Fig. 9: Key conformations of the ΔASIC1/JNJ-799760 complex.

a Superposition of ΔASIC1/JNJ-799760 (colored by domain) and 3S3W apo (gray/transparent) structures. Binding of JNJ-799760 causes outward pivots of α4 and α5 (split into α5a and α5b) and displacement of the acidic loop. b Superposition of ΔASIC1/JNJ-799760 (green) and 3S3W (gray/transparent) near the acidic pocket. Note the increased side-chain distance of D238–D350 and of E239–D346. Numbers are in Å. Note that E239 and Y341 side chains in 3S3W clash with JNJ-799760. c Superposition of ΔASIC1/JNJ-799760 (green) and 3S3W (gray) for a portion of the β1–β2 linker.
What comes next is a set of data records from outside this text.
What follows belongs to an exercise in optimizing a design on an open flow for small area, a short achievable clock period and few clock cycles per item; a production flow would make more cautious choices. In this exercise RTL edits were held to simulation tests only and were not proved equivalent to the original.

== R ==
==> flow/design.v (excerpt) <==
module lac_mma (
    input  wire        clk,
    input  wire        rst_n,
    input  wire        in_valid,
    output wire        in_ready,
    input  wire        in_op,
    input  wire [31:0] in_a,
    input  wire [31:0] in_b,
    input  wire [31:0] in_c,
    input  wire [31:0] in_d,
    output reg         out_valid,
    input  wire        out_ready,
    output reg  [31:0] out_data
);
    localparam [31:0] DECAY = 32'h3F7F5C29;
    localparam [31:0] CW    = 32'h3B23D70A;
    reg go;
    assign in_ready = go;
    reg        v0, op0;
    reg [31:0] a0, x0, y0, z0;
    always @(posedge clk) begin
        if (!rst_n)
            v0 <= 1'b0;
        else if (go)
            v0 <= in_valid;
    end
    always @(posedge clk) begin
        if (go || !v0) begin
            op0 <= in_op;
            a0  <= in_a;
            x0  <= in_op ? in_b : CW;
            y0  <= in_op ? in_c : in_b;
            z0  <= in_op ? in_d : in_c;
        end
    end
    wire [31:0] t_decay, t_m1;
    fp32_mul_decay u_decay (.a(a0), .y(t_decay));
    fp32_mul u_m1    (.a(x0), .b(y0), .y(t_m1));
    reg        v1;
    reg [31:0] m1, z1, s1;
    always @(posedge clk) begin
        if (!rst_n)
            v1 <= 1'b0;
        else if (go)
            v1 <= v0;
    end
    always @(posedge clk) begin
        if (go || !v1) begin
  ...
clock: 75.0 ns
lec_check: 0
abc_area: 1
cap_margin: 20
core_margin: 2
core_utilization: 40
slew_margin: 20
run.sh (not shown) runs the stock make flow with config.mk's settings and CLKGATE_MAP_FILE= SYNTH_SCRIPT=/design/flow/synth_recipe.tcl, a recipe that flattens the netlist after the stock synthesis.
Testbench counts of R, summed over its fixed seeds: cycles 9,632, items 9,600.
What T does differently from R at the input level:
--- a/flow/design.v
+++ b/flow/design.v
@@ -39,23 +39,17 @@
             if (p[i]) z = 47 - i;
     end
     wire        right = e0[10];                       
     wire [4:0]  e0s   = (|e0[9:5]) ? 5'd31 : e0[4:0];   
     wire [4:0]  sh    = (z < e0s) ? z : e0s;          
     wire [10:0] nege0 = -e0;
     wire [4:0]  r     = (|nege0[9:5]) ? 5'd31 : nege0[4:0];  
     wire [5:0]  u   = right ? (6'd24 + {1'b0, r}) : (6'd24 - {1'b0, sh});
-    wire [71:0] v0  = {p, 24'd0};
-    wire [71:0] v1  = u[5] ? {32'd0, v0[71:32]} : v0;
-    wire [71:0] v2  = u[4] ? {16'd0, v1[71:16]} : v1;
-    wire [71:0] v3  = u[3] ? {8'd0, v2[71:8]} : v2;
-    wire [71:0] v4  = u[2] ? {4'd0, v3[71:4]} : v3;
-    wire [71:0] v5  = u[1] ? {2'd0, v4[71:2]} : v4;
-    wire [71:0] v   = u[0] ? {1'd0, v5[71:1]} : v5;
+    wire [71:0] v   = {p, 24'd0} >> u;
     wire [24:0] m   = v[47:23];
     wire [5:0]  tzp = {1'b0, tza} + {1'b0, tzb};
     wire        sticky = ({1'b0, tzp} + 7'd2) <= {1'b0, u};
     wire [9:0]  eres   = e0[9:0] + 10'd1 - {5'b0, sh};    
     wire        norm   = m[24];
     wire [7:0]  e_field = (norm && !right) ? eres[7:0] : 8'd0;
     wire        ovf    = !right && norm && (eres > 10'd254);
     wire        guard  = m[0];
@@ -1447,42 +1441,33 @@
     wire [7:0]  d    = swap ? dba : dab;
     wire [31:0] p    = swap ? b : a;
     wire [23:0] mp   = swap ? mb : ma;
     wire [23:0] mq   = swap ? ma : mb;
     wire [7:0]  ep   = swap ? eb : ea;
     wire [4:0]  tzq  = swap ? tza : tzb;
     wire        sub  = a[31] ^ b[31];
     wire [4:0]  ds   = (|d[7:5]) ? 5'd31 : d[4:0];
-    wire [26:0] q0   = {mq, 3'b000};
-    wire [26:0] q1   = ds[4] ? {16'd0, q0[26:16]} : q0;
-    wire [26:0] q2   = ds[3] ? {8'd0, q1[26:8]} : q1;
-    wire [26:0] q3   = ds[2] ? {4'd0, q2[26:4]} : q2;
-    wire [26:0] q4   = ds[1] ? {2'd0, q3[26:2]} : q3;
-    wire [26:0] qx   = ds[0] ? {1'd0, q4[26:1]} : q4;
+    wire [26:0] qx   = {mq, 3'b000} >> ds;
     wire        qst  = ({1'b0, tzq} + 6'd3) < {1'b0, ds};
     wire [26:0] qa   = {qx[26:1], qx[0] | qst};
     wire [27:0] px  = {1'b0, mp, 3'b000};
     wire [27:0] sum;
     add_bk #(28) u_sum (.a(px), .b({1'b0, qa} ^ {28{sub}}), .ci(sub), .s(sum), .co());
     reg [4:0] lz;
     integer i;
     always @* begin
         lz = 5'd27;
         for (i = 0; i <= 26; i = i + 1)
             if (sum[i]) lz = 26 - i;
     end
     wire [7:0]  epm = ep - 8'd1;
     wire [4:0]  lim = (|epm[7:5]) ? 5'd31 : epm[4:0];
     wire [4:0]  sh  = (lz < lim) ? lz : lim;
-    wire [27:0] l1  = sh[4] ? {sum[11:0], 16'd0} : sum;
-    wire [27:0] l2  = sh[3] ? {l1[19:0], 8'd0} : l1;
-    wire [27:0] l3  = sh[2] ? {l2[23:0], 4'd0} : l2;
-    wire [27:0] l4  = sh[1] ? {l3[25:0], 2'd0} : l3;
-    wire [27:0] nl  = sh[0] ? {l4[26:0], 1'd0} : l4;
+    wire [27:0] nl  = sum << sh;
     wire [27:0] n   = sum[27] ? {1'b0, sum[27:2], sum[1] | sum[0]} : nl;
     wire [8:0]  e   = sum[27] ? ({1'b0, ep} + 9'd1) : ({1'b0, ep} - {4'd0, sh});
     wire [7:0]  e_field = n[26] ? e[7:0] : 8'd0;
     wire        rup     = n[2] & (n[1] | n[0] | n[3]);
     wire [30:0] rounded;
     add_bk #(31) u_rnd (.a({e_field, n[25:3]}), .b(31'd0), .ci(rup), .s(rounded), .co());
     always @* begin
         if (a_nan || b_nan || (a_inf && b_inf && (a[31] != b[31])))
@@ -1546,47 +1531,47 @@
     input  wire        out_ready,
     output reg  [31:0] out_data
 );
     localparam [31:0] DECAY = 32'h3F7F5C29;
     localparam [31:0] CW    = 32'h3B23D70A;
     reg go;
     assign in_ready = go;
     reg        v0, op0;
-    reg [31:0] a0, x0, y0, z0;
+    reg [31:0] a0, b0, c0, d0;
     always @(posedge clk) begin
         if (!rst_n)
             v0 <= 1'b0;
         else if (go)
             v0 <= in_valid;
     end
     always @(posedge clk) begin
         if (go || !v0) begin
             op0 <= in_op;
             a0  <= in_a;
-            x0  <= in_op ? in_b : CW;
-            y0  <= in_op ? in_c : in_b;
-            z0  <= in_op ? in_d : in_c;
+            b0  <= in_b;
+            c0  <= in_c;
+            d0  <= in_d;
         end
     end
     wire [31:0] t_decay, t_m1;
     fp32_mul_decay u_decay (.a(a0), .y(t_decay));
-    fp32_mul u_m1    (.a(x0), .b(y0), .y(t_m1));
+    fp32_mul u_m1    (.a(op0 ? b0 : CW),    .b(op0 ? c0 : b0),  .y(t_m1));
     reg        v1;
     reg [31:0] m1, z1, s1;
     always @(posedge clk) begin
         if (!rst_n)
             v1 <= 1'b0;
         else if (go)
             v1 <= v0;
     end
     always @(posedge clk) begin
         if (go || !v1) begin
             m1 <= t_m1;
-            z1 <= z0;
+            z1 <= op0 ? d0 : c0;
             s1 <= op0 ? a0 : t_decay;
         end
     end
     wire [31:0] t_m2;
     fp32_mul u_m2 (.a(m1), .b(z1), .y(t_m2));
     reg        v2;
     reg [31:0] m2, s2;
     always @(posedge clk) begin
Notes after the runs:
- Lower placeable core area goes to R over T.
- Number of clock buffers inserted by TritonCTS in T is 5 lower than in R
- Taking R as the reference, in T vias after detailed routing moved up; met2 routing resource usage after global routing moved up.
- R vs T, top layer reached by signal wires: met5 vs met4
- Comparing synthesized area for T and R, the bigger number came from T.
- Timing startpoint of the critical path = go: R; timing startpoint of the critical path = op0: T
- Having completed the whole flow, T delivered a layout that passed the timing, design-rule and antenna checks.
- R has completed all stages; timing, DRC and antenna checks passed.
Testbench counts of T, summed over its fixed seeds: cycles 9,632, items 9,600.

-- port drivers added, routing unchanged --
The flow's constraints put no driver on any port. The routed layouts listed below were extracted and timed again, unchanged, in two steps. Step 1: set_driving_cell puts a clkbuf_16 on clk and a buf_2 on each other input, an assumption about the parent block. Step 2, shift: input delay + t, output delay - t, t = (earliest + latest rising clock arrival at the registers) / 2. This alone moves slack from input paths to output paths. a / b / c = ideal ports / drivers / drivers and shift; a / b = the first two.
run | t (ns) | setup slack, ns | latest minus earliest clock arrival (ns)
R | 0.772 | 58.204 / 58.124 / 57.897 | 0.058 / 0.057
T | 0.696 | 57.341 / 57.341 / 57.341 | 0.046 / 0.046
After both steps setup and hold are still met in every run listed. For R, which loses most, drivers alone change the setup slack by -0.080 ns; drivers and shift together by -0.307 ns.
Note the ~180° flip of the T84–R85 peptide bond orientation. d Superposition of ΔASIC1/JNJ-799760 (green) and 3S3W (gray) for a portion of the β11–β12 linker. Note the swap of L414–N415 side-chain orientations and displacements of L414 and β11–β12 linker due to JNJ-799760 binding. e Comparison of chain A TM domains of ΔASIC1/JNJ-799760 (green) and 3S3W (gray). Note the extended GAS belt conformation and TM2b domain swap in ΔASIC1/JNJ-799760.